David Barford - Overview

Molecular basis for the control of cell processes by protein post-translational modification
Nearly all cellular processes are regulated by post-translational modifications such as reversible protein phosphorylation, acetylation and ubiquitin-dependent processes.

These processes regulate the activities of signal transduction cascades that ultimately lead to changes in gene expression and control of the cell cycle and apoptosis. Dis-regulation of these pathways has important implications for the development of cancer. The purpose of our research is to determine the molecular basis for signal transduction cascades by means of X-ray crystallography and electron microscopy.

We are interested in understanding the enzymes that mediate post-translational modifications, and also the structural and functional consequences of these modifications. Understanding these processes at a molecular level, as defined by their structural, kinetic and thermodynamic properties will be key to the development of novel cancer therapies.

Reversible protein phosphorylation underlies the regulation of nearly all cellular processes. Nearly one-third of all intracellular proteins are phosphorylated and the protein kinases and phosphatases that regulate the overall levels of protein phosphorylation constitute a significant proportion of the human genome. We have characterised the structures of a number of protein phosphatases and are now studying those that have direct relevance to cancer, for example PP5 and Cdc14 that negatively regulate the tumour suppressor gene product p53, and which also regulate cell cycle progression.
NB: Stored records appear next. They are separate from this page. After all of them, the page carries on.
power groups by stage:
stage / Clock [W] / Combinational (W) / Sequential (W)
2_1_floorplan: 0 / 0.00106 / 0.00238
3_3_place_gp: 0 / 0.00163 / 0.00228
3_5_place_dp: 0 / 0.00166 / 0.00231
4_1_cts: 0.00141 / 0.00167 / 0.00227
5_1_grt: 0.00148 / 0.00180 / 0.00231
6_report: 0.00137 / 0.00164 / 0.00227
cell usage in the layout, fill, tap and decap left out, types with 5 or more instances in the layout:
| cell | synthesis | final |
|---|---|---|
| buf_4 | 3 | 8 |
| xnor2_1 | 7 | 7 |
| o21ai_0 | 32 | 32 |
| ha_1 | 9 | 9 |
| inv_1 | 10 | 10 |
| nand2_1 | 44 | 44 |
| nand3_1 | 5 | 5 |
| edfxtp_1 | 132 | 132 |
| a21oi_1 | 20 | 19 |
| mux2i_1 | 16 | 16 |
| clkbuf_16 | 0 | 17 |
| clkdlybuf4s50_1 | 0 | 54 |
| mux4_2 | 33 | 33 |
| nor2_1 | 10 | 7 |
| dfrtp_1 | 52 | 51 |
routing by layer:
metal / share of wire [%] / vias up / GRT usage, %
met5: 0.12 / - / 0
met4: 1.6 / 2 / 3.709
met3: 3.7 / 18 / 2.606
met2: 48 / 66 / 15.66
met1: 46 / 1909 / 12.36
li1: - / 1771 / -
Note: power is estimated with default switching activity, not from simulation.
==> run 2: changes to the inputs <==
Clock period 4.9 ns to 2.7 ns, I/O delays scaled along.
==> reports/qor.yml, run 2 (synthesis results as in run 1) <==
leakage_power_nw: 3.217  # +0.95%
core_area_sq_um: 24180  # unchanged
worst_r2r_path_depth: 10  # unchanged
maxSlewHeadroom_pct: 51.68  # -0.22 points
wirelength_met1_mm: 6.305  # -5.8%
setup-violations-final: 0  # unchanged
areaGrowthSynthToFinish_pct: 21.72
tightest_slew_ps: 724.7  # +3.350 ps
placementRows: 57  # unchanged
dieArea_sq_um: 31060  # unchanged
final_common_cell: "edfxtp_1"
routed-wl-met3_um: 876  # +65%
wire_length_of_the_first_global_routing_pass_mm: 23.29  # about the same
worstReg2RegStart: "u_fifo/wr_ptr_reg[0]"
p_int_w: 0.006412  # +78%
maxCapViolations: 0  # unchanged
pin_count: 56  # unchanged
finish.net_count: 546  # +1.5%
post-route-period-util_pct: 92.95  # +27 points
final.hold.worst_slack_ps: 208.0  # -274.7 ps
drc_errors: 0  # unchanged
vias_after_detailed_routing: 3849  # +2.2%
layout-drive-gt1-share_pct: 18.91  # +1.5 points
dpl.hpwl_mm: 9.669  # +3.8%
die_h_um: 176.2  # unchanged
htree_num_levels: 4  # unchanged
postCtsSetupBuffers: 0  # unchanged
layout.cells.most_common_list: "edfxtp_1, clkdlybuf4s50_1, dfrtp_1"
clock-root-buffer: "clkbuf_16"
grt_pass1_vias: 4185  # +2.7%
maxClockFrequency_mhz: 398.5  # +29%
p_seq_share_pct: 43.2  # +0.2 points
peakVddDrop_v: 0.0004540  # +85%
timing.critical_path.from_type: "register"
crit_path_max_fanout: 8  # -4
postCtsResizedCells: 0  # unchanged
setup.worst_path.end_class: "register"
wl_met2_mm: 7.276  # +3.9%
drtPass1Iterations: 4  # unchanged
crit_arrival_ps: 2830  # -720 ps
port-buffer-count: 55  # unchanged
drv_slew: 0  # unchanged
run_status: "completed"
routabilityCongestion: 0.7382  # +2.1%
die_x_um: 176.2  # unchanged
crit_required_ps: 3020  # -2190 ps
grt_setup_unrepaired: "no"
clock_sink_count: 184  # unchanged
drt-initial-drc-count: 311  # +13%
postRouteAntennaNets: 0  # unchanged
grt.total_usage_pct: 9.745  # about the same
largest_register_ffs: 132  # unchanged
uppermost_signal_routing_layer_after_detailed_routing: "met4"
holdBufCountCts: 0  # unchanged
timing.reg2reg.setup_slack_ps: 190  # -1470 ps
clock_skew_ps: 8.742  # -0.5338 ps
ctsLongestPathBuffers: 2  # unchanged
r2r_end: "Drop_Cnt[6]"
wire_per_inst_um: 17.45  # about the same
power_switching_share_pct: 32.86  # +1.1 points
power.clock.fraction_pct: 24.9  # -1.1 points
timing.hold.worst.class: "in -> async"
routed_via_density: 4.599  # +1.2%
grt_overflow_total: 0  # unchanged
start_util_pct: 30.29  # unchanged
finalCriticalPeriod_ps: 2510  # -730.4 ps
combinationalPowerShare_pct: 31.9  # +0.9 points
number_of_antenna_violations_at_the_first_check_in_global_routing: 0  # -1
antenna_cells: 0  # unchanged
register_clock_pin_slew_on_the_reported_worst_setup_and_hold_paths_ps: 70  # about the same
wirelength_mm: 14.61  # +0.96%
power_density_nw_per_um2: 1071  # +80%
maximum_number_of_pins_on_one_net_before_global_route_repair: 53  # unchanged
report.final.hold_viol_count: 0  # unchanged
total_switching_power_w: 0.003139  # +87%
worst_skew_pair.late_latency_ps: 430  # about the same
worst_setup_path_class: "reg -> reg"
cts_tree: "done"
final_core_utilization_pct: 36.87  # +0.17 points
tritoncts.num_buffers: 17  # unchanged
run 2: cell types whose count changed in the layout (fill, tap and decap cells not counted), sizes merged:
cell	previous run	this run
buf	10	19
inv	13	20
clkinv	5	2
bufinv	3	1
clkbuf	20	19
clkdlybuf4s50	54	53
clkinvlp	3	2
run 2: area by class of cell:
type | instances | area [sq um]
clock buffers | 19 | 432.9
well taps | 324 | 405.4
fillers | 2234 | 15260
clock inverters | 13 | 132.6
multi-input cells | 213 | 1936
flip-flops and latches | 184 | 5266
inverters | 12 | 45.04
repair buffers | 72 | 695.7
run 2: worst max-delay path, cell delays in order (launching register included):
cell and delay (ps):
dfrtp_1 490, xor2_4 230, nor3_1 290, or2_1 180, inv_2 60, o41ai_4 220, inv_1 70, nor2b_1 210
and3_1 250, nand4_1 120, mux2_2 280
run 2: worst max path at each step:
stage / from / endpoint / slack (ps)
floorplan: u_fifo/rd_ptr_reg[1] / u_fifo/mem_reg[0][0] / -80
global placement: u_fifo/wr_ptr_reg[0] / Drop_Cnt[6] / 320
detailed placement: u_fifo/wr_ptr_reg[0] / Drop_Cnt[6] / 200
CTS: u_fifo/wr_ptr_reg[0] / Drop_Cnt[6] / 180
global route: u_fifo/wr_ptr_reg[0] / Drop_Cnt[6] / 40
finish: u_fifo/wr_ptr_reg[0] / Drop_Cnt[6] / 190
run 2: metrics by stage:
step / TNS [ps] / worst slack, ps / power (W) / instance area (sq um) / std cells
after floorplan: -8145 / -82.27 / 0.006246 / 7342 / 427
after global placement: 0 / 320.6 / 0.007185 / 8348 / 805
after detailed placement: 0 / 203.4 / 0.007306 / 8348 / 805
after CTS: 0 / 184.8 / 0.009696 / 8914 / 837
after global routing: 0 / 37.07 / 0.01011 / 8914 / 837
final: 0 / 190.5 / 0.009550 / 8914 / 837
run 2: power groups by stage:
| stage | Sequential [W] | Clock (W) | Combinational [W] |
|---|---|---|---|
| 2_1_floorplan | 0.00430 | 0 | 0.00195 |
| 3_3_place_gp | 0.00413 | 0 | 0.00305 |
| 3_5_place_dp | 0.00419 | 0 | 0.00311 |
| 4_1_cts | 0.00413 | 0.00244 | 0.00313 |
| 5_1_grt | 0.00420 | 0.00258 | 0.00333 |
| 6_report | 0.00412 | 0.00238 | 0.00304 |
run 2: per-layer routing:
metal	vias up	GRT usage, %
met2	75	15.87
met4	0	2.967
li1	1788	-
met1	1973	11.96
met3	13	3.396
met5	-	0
<file path="config.mk">
export PLATFORM = sky130hd
export DESIGN_NAME = instr_mem_loader_flat
export DESIGN_NICKNAME = d
export VERILOG_FILES = /design/src/rtl/instr_mem_loader_if.sv /design/src/rtl/instr_mem_loader.sv /design/src/flat_wrapper.sv
export SDC_FILE = /design/constraint.sdc
export NUM_CORES = 1
export LEC_CHECK = 0
export ABC_AREA = 0
export CORE_AREA = 3 3 99 101
export CTS_CLUSTER_SIZE = 16
export DETAILED_ROUTE_END_ITERATION = 8
export DIE_AREA = 0 0 102 104
export PLACE_DENSITY = 0.78
export SLEW_MARGIN = 10
export SYNTH_ARGS = -nofsm -noshare
export SYNTH_HDL_FRONTEND = slang
export SYNTH_SLANG_ARGS = --single-unit
</file>
<file path="constraint.sdc">
create_clock -name CLK -period 2.19 [get_ports CLK]
set_input_delay 0.3285 -clock CLK [delete_from_list [all_inputs] [get_ports CLK]]
set_output_delay 0.3285 -clock CLK [all_outputs]
set_load 0.03 [all_outputs]
</file>
<file path="src/rtl/instr_mem_loader_if.sv">
// Byte-stream handshake plus instruction-memory write port for instr_mem_loader.
// The slave modport is the loader side; the master modport is the host/memory side.
interface instr_mem_loader_if;
   logic [7:0]  BYTE_IN;
   logic        BYTE_VALID;
   logic        BYTE_READY;
   logic        WE;
   logic [31:0] WADDR;
   logic [31:0] WDATA;
   logic [3:0]  WSTRB;

   modport master (
      output BYTE_IN, BYTE_VALID,
      input  BYTE_READY, WE, WADDR, WDATA, WSTRB
   );

   modport slave (
      input  BYTE_IN, BYTE_VALID,
      output BYTE_READY, WE, WADDR, WDATA, WSTRB
   );
endinterface

</file>
<file path="src/rtl/instr_mem_loader.sv">
// Packs a byte stream into little-endian 32-bit words and writes them to instruction memory.
// Optional trailing checksum byte when LOADER_CHECKSUM_EN is defined.
module instr_mem_loader #(
   parameter int DEPTH_BYTES = 128,
   parameter int LEN_W       = 8
) (
   input  logic             CLK,
   input  logic             RST_N,
   input  logic             START,
   input  logic [LEN_W-1:0] LEN,
   instr_mem_loader_if.slave bus,
   output logic             BUSY,
   output logic             DONE,
   output logic             ERR
);

   localparam logic [LEN_W-1:0] DEPTH_L = LEN_W'(DEPTH_BYTES);

   typedef enum logic [2:0] {
      S_IDLE,
      S_LOAD,
      S_WRITE,
`ifdef LOADER_CHECKSUM_EN
      S_CHK,
`endif
      S_FIN
   } state_e;

   state_e           state_q, state_d;
   logic [LEN_W-1:0] rem_q, rem_d;
   logic [LEN_W-1:0] cnt_q, cnt_d;
   logic [31:0]      pack_q, pack_d;
   logic [3:0]       strb_q, strb_d;
   logic [31:0]      waddr_q, waddr_d;
   logic             fin_err_d;
   logic             ready_q, we_q, busy_q, done_q, err_q;
   logic             accept;
   logic [1:0]       lane;
`ifdef LOADER_CHECKSUM_EN
   logic [7:0]       sum_q, sum_d;
`endif

   assign accept = bus.BYTE_VALID & ready_q;
   assign lane   = cnt_q[1:0];

   always_ff @(posedge CLK) begin
      if (!RST_N) begin
         state_q <= S_IDLE;
      end else begin
         state_q <= state_d;
      end
   end

   // Outputs are flopped from the next state so nothing combinational reaches a port.
   always_ff @(posedge CLK) begin
      if (!RST_N) begin
         rem_q   <= '0;
         cnt_q   <= '0;
         pack_q  <= '0;
         strb_q  <= '0;
         waddr_q <= '0;
         ready_q <= 1'b0;
         we_q    <= 1'b0;
         busy_q  <= 1'b0;
         done_q  <= 1'b0;
         err_q   <= 1'b0;
`ifdef LOADER_CHECKSUM_EN
         sum_q   <= '0;
`endif
      end else begin
         rem_q   <= rem_d;
         cnt_q   <= cnt_d;
         pack_q  <= pack_d;
         strb_q  <= strb_d;
         waddr_q <= waddr_d;
`ifdef LOADER_CHECKSUM_EN
         ready_q <= (state_d == S_LOAD) || (state_d == S_CHK);
         sum_q   <= sum_d;
`else
         ready_q <= (state_d == S_LOAD);
`endif
         we_q    <= (state_d == S_WRITE);
         busy_q  <= (state_d != S_IDLE);
         done_q  <= (state_d == S_FIN) && !fin_err_d;
         err_q   <= (state_d == S_FIN) && fin_err_d;
      end
   end

   always_comb begin
      state_d   = state_q;
      rem_d     = rem_q;
      cnt_d     = cnt_q;
      pack_d    = pack_q;
      strb_d    = strb_q;
      waddr_d   = waddr_q;
      fin_err_d = 1'b0;
`ifdef LOADER_CHECKSUM_EN
      sum_d     = sum_q;
`endif
      unique case (state_q)
         S_IDLE: begin
            if (START) begin
               if (LEN == '0) begin
                  state_d = S_FIN;
               end else if (LEN > DEPTH_L) begin
                  state_d   = S_FIN;
                  fin_err_d = 1'b1;
               end else begin
                  rem_d   = LEN;
                  cnt_d   = '0;
                  pack_d  = '0;
                  strb_d  = '0;
                  waddr_d = '0;
`ifdef LOADER_CHECKSUM_EN
                  sum_d   = '0;
`endif
                  state_d = S_LOAD;
               end
            end
         end
         S_LOAD: begin
            if (accept) begin
               pack_d[{lane, 3'b000} +: 8] = bus.BYTE_IN;
               strb_d[lane]                = 1'b1;
               rem_d                       = rem_q - 1'b1;
               cnt_d                       = cnt_q + 1'b1;
`ifdef LOADER_CHECKSUM_EN
               sum_d                       = sum_q + bus.BYTE_IN;
`endif
               if ((lane == 2'd3) || (rem_q == LEN_W'(1))) begin
                  state_d = S_WRITE;
               end
            end
         end
         S_WRITE: begin
            if (rem_q != '0) begin
               pack_d  = '0;
               strb_d  = '0;
               waddr_d = waddr_q + 32'd4;
               state_d = S_LOAD;
            end else begin
`ifdef LOADER_CHECKSUM_EN
               state_d = S_CHK;
`else
               state_d = S_FIN;
`endif
            end
         end
`ifdef LOADER_CHECKSUM_EN
         // Words already written stay in memory even if the checksum fails.
         S_CHK: begin
            if (accept) begin
               state_d   = S_FIN;
               fin_err_d = (bus.BYTE_IN != sum_q);
            end
         end
`endif
         S_FIN: begin
            state_d = S_IDLE;
         end
         default: begin
            state_d = S_IDLE;
         end
      endcase
   end

   assign bus.BYTE_READY = ready_q;
   assign bus.WE         = we_q;
   assign bus.WADDR      = waddr_q;
   assign bus.WDATA      = pack_q;
   assign bus.WSTRB      = strb_q;
   assign BUSY           = busy_q;
   assign DONE           = done_q;
   assign ERR            = err_q;

endmodule

</file>
<file path="src/flat_wrapper.sv">
// flat-port wrapper written by rule: the top's interface ports become plain ports
module instr_mem_loader_flat 
#(
   parameter int DEPTH_BYTES = 128,
   parameter int LEN_W       = 8
)
  (CLK, RST_N, START, LEN, BUSY, DONE, ERR, bus_BYTE_IN, bus_BYTE_VALID, bus_BYTE_READY, bus_WE, bus_WADDR, bus_WDATA, bus_WSTRB);
  instr_mem_loader_if bus_i ();
  input  logic CLK;
  input  logic RST_N;
  input  logic START;
  input  logic [LEN_W-1:0] LEN;
  output logic BUSY;
  output logic DONE;
  output logic ERR;
  input wire logic [$bits(bus_i.BYTE_IN)-1:0] bus_BYTE_IN;
  input wire logic [$bits(bus_i.BYTE_VALID)-1:0] bus_BYTE_VALID;
  output wire logic [$bits(bus_i.BYTE_READY)-1:0] bus_BYTE_READY;
  output wire logic [$bits(bus_i.WE)-1:0] bus_WE;
  output wire logic [$bits(bus_i.WADDR)-1:0] bus_WADDR;
  output wire logic [$bits(bus_i.WDATA)-1:0] bus_WDATA;
  output wire logic [$bits(bus_i.WSTRB)-1:0] bus_WSTRB;
  assign bus_i.BYTE_IN = bus_BYTE_IN;
  assign bus_i.BYTE_VALID = bus_BYTE_VALID;
  assign bus_BYTE_READY = bus_i.BYTE_READY;
  assign bus_WE = bus_i.WE;
  assign bus_WADDR = bus_i.WADDR;
  assign bus_WDATA = bus_i.WDATA;
  assign bus_WSTRB = bus_i.WSTRB;
  instr_mem_loader #(.DEPTH_BYTES(DEPTH_BYTES), .LEN_W(LEN_W)) u_core (.CLK(CLK), .RST_N(RST_N), .START(START), .LEN(LEN), .bus(bus_i), .BUSY(BUSY), .DONE(DONE), .ERR(ERR));
endmodule
</file>
==> flow_metrics.tcl <==
set metrics [dict create \
    final_layout_size_suffix_gt1_frac 0.1407 \
    fmax_mhz 477.3 \
    core.rowCount 35 \
    via_per_inst 5.950 \
    rsz0062_at_grt "no" \
    final.setup.tns_ps 0 \
    critical_path_peak_fanout 9 \
    timing.slew.headroom 0.6171 \
    power.share.sequential 0.499 \
    place.port_buffers 90 \
    drt_iter0_markers 227 \
    grt_usage 0.2157 \
    final.period_utilization 0.9567 \
    clk_pin_slew_ps 90 \
    result_of_the_run "finished, final reports clean" \
    num_io_pins 93 \
    place_hpwl_mm 7.966 \
    setup.worst_path.class "register to register" \
    final_hold_violation_count 0 \
    synth-async-reset-ratio 0 \
    postRouteAntennaNets 0 \
    start_kind "register" \
    wire_length_of_the_first_global_routing_pass_mm 18.84 \
    max_cap_viol_count 0 \
    power.ir.vdd_worst_mv 0.4919 \
    grt_start_max_net_pins 63 \
    layout_common_cells "dfxtp_1 (84), clkdlybuf4s50_1 (82), nand2_1 (54)" \
    post_cts_hold_buffer_count 0 \
    design.core.area_sq_um 9109 \
    num_antenna_cells 0 \
    switching_share 0.2641 \
    report.final.slew_viol_count 0 \
    layout_min_cycle_time_ps 2095 \
    routed-via-count 4171 \
    routed_wl_mm 11.37 \
    dr.pass1.iters 5 \
    synth.distinct_cells 60 \
    post_synthesis_cells 472 \
    power.combinational.fraction 0.130 \
    setup.worst_path.end_class "register" \
    synth_area_per_cell_sq_um 8.769 \
    timing.critical_path.arrival_ps 2390 \
    gr-total-overflow 0 \
    worst_ep_required_time_ps 2480 \
    hold_path_class "input port to register" \
    post_synth_instance_area_sq_um 4139 \
    area_growth_syn_to_layout_pct 37.76 \
    start_util 0.4544 \
    tritoncts "done" \
    cts.htree.levels 3 \
    leakage_nw 2.056 \
    worst_hold_slack_ps 264.6 \
    power_density_nw_per_um2 548.1 \
    clock_path_buffers 2 \
    synth_enable_flop_cells 0 \
    pwr-share-clk 0.371 \
    finalClockSkew_ps 10.47 \
    intPower_w 0.002300 \
    grt_antenna_before_repair 0 \
    floorplan.die_area_sq_um 10610 \
    synth.ff_latch_count 84 \
    post-route-drc-count 0 \
    final_net_count 613 \
    gp_congestion 0.8529 \
    worstMarginPinSlew_ps 574.3 \
    finalCoreUtilization 0.6260 \
    most_common_cell_after_layout_fill_and_taps_aside "dfxtp_1" \
    chipWidth_microns 102 \
    grt_use_met1 0.2819 \
    clk_root_buffer_cell "clkbuf_8" \
    globalRoute.busiestLayer "met2" \
    synth_seq_area_share 0.4063 \
    clk-insertion-delay-late_ps 360 \
    total_power_w 0.003125 \
    first_global_vias 3903 \
    grt_util_met3 0.04225 \
    synthFlopType "dfxtp_1" \
    total_switching_power_w 0.0008254 \
    synth.yosys.warnings 0 \
    numCtsBuffers 9 \
    wl_per_cell_microns 16.22 \
    grtUsageMet2 0.3598 \
    cts.sinks 84 \
    setup_violations 0 \
    die_h_microns 104 \
]
## stage by stage
| step | worst slack (ps) | std cells | cell area [sq um] |
|---|---|---|---|
| 2_1_floorplan | 3.593 | 474 | 4146 |
| 3_3_place_gp | -440.6 | 676 | 5290 |
| 3_5_place_dp | -497.2 | 676 | 5290 |
| 4_1_cts | 6.047 | 700 | 5642 |
| 5_1_grt | 16.63 | 701 | 5702 |
| 6_report | 94.91 | 701 | 5702 |
## layer usage
metal / routed length [microns] / part of all wire
met5: 0 / 0
met3: 645 / 0.057
met2: 5698 / 0.50
met4: 146 / 0.013
met1: 4881 / 0.43
## cell families after synthesis
family / count (synthesis) / share of synthesized area
AND/OR/NAND/NOR: 191 / 0.2467
flip-flops: 84 / 0.4063
multiplexers: 19 / 0.04595
buffers and inverters: 48 / 0.06288
XOR/XNOR: 1 / 0.002116
other: 1 / 0.0009060
AO/OA/AOI/OAI: 120 / 0.2110
adder cells (fa/ha/maj): 8 / 0.02418
## state kept, by name (all words and copies together) (netlist names)
| signal | count |
|---|---|
| u_core.bus.WDATA | 32 |
| u_core.bus.WADDR | 30 |
| u_core.rem_q | 8 |
| u_core.bus.WSTRB | 4 |
| u_core.state_q | 3 |
| u_core.cnt_q | 2 |
| u_core.BUSY | 1 |
| u_core.DONE | 1 |
| u_core.ERR | 1 |
| u_core.bus.BYTE_READY | 1 |
| u_core.bus.WE | 1 |
## area by class of cell
class	instances	area, sq um
fillers	757	3407
flip-flops and latches	84	1682
clock buffers	10	137.6
clock inverters	6	71.32
repair buffers	135	1373
well taps	111	138.9
multi-input cells	342	2251
inverters	13	48.80
## power groups by stage
stage / clock [W] / sequential (W) / combinational (W)
2_1_floorplan: 0 / 0.00161 / 0.000204
4_1_cts: 0.00119 / 0.00156 / 0.000395
5_1_grt: 0.00126 / 0.00156 / 0.000437
3_3_place_gp: 0 / 0.00159 / 0.000351
6_report: 0.00116 / 0.00156 / 0.000408
3_5_place_dp: 0 / 0.00159 / 0.000359
## synth_stat cells, types with 2 or more instances
library cell / count / area (sq um)
o211a_1: 4 / 40.04
o21ai_1: 4 / 20.02
and4_1: 3 / 26.28
inv_1: 13 / 48.80
a21o_1: 2 / 15.01
nor3b_1: 2 / 15.01
nor3_1: 11 / 55.05
buf_2: 6 / 30.03
dfxtp_1: 84 / 1682
a21oi_1: 34 / 170.2
o21ai_0: 9 / 45.04
a211oi_1: 3 / 22.52
ha_1: 8 / 100.1
or3_1: 7 / 43.79
a32o_1: 10 / 100.1
nand2b_1: 2 / 12.51
o211ai_1: 2 / 15.01
mux2i_1: 19 / 190.2
or4_1: 25 / 187.7
nand4_1: 12 / 75.07
a21oi_2: 2 / 17.52
and3_1: 7 / 43.79
or3b_1: 2 / 17.52
a31oi_1: 2 / 12.51
buf_6: 6 / 67.56
buf_4: 4 / 30.03
o32ai_1: 8 / 70.07
o31ai_1: 25 / 187.7
nor2_1: 20 / 75.07
nand3_1: 33 / 165.2
and2_1: 3 / 18.77
nand2_1: 55 / 206.5
nor2b_1: 2 / 12.51
clkbuf_1: 17 / 63.81
## path summary, 6_finish.rpt
path / start / slack [ps] / depth (start not counted) / to
setup / recovery: u_core.state_q[1]$_SDFF_PN0_ / 90 / 6 / u_core.bus.WADDR[24]$_SDFFE_PN0P_
hold reg to reg: u_core.bus.WDATA[0]$_SDFFE_PN0P_ / 460 / 2 / u_core.bus.WDATA[0]$_SDFFE_PN0P_
hold / removal: RST_N / 260 / 2 / u_core.bus.WSTRB[0]$_SDFFE_PN0P_
setup reg to reg: u_core.state_q[1]$_SDFF_PN0_ / 90 / 6 / u_core.bus.WADDR[24]$_SDFFE_PN0P_
## worst max-delay path: stages, from the launching register on
cell and delay [ps]:
dfxtp_1 340, or3b_1 420, a31oi_4 240, o211ai_4 180, buf_12 180, or4_1 510, a21oi_1 170
## what timing repair did
item	4_1_cts	5_1_grt
pin swaps	13	6
buffers inserted	6	0
gates resized for setup	13	14
endpoints found under the setup margin	51	57
cloned	3	1
No activity file was read; power rests on OpenSTA's default activity.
In addition, we are interested in the mechanism of the specific dephosphorylation of Thr and Tyr residues of the MAP kinase ERK2 by MKP3, and efforts are underway to crystallise the kinase-phosphatase complex.

Many protein kinases positively regulate cell growth and proliferation and are proto-oncogenes. One such protein, protein kinase B (PKB/Akt), is a proto-oncogene that mediates cell survival and growth and inhibits cell apoptosis, and is stimulated in response to activation of PI-3 kinase and generation of phosphatidyl inositol 3,4,5 tris-phosphate. Elevated PKB activity is implicated in numerous cancers including breast, prostate, melanomas and glioblastomas. By determining the crystal structure of PKB we aim to develop specific inhibitors of the enzyme that will be useful in the treatment of cancer. Similarly, we aim to understand the structures of the Raf-kinase and PDK1.

Many cellular processes, particularly the cell cycle and signal transduction pathways, are controlled by selective protein degradation in a mechanism that is mediated by ubiquitin-dependent proteolysis by the proteosome. The selectivity of this process is determined by a class of proteins termed E3 protein ubiquitin ligases that catalyse the poly-ubiquitination of target proteins. We are studying the anaphase promoting complex (APC) that regulates cell cycle progression at the metaphase to anaphase transition, and at the exit from mitosis. The APC is a multi-subunit complex of 11 core subunits and a variable 12th co-activator subunit that functions to determine substrate selectivity. We aim to determine the conformation of the APC from various stages of the cell cycle by electron microscopy and X-ray diffraction, and correlate these structures to defined biological activities. Finally, we would like to understand the molecular mechanism of how protein phosphorylation and acetylation regulates p53 activity.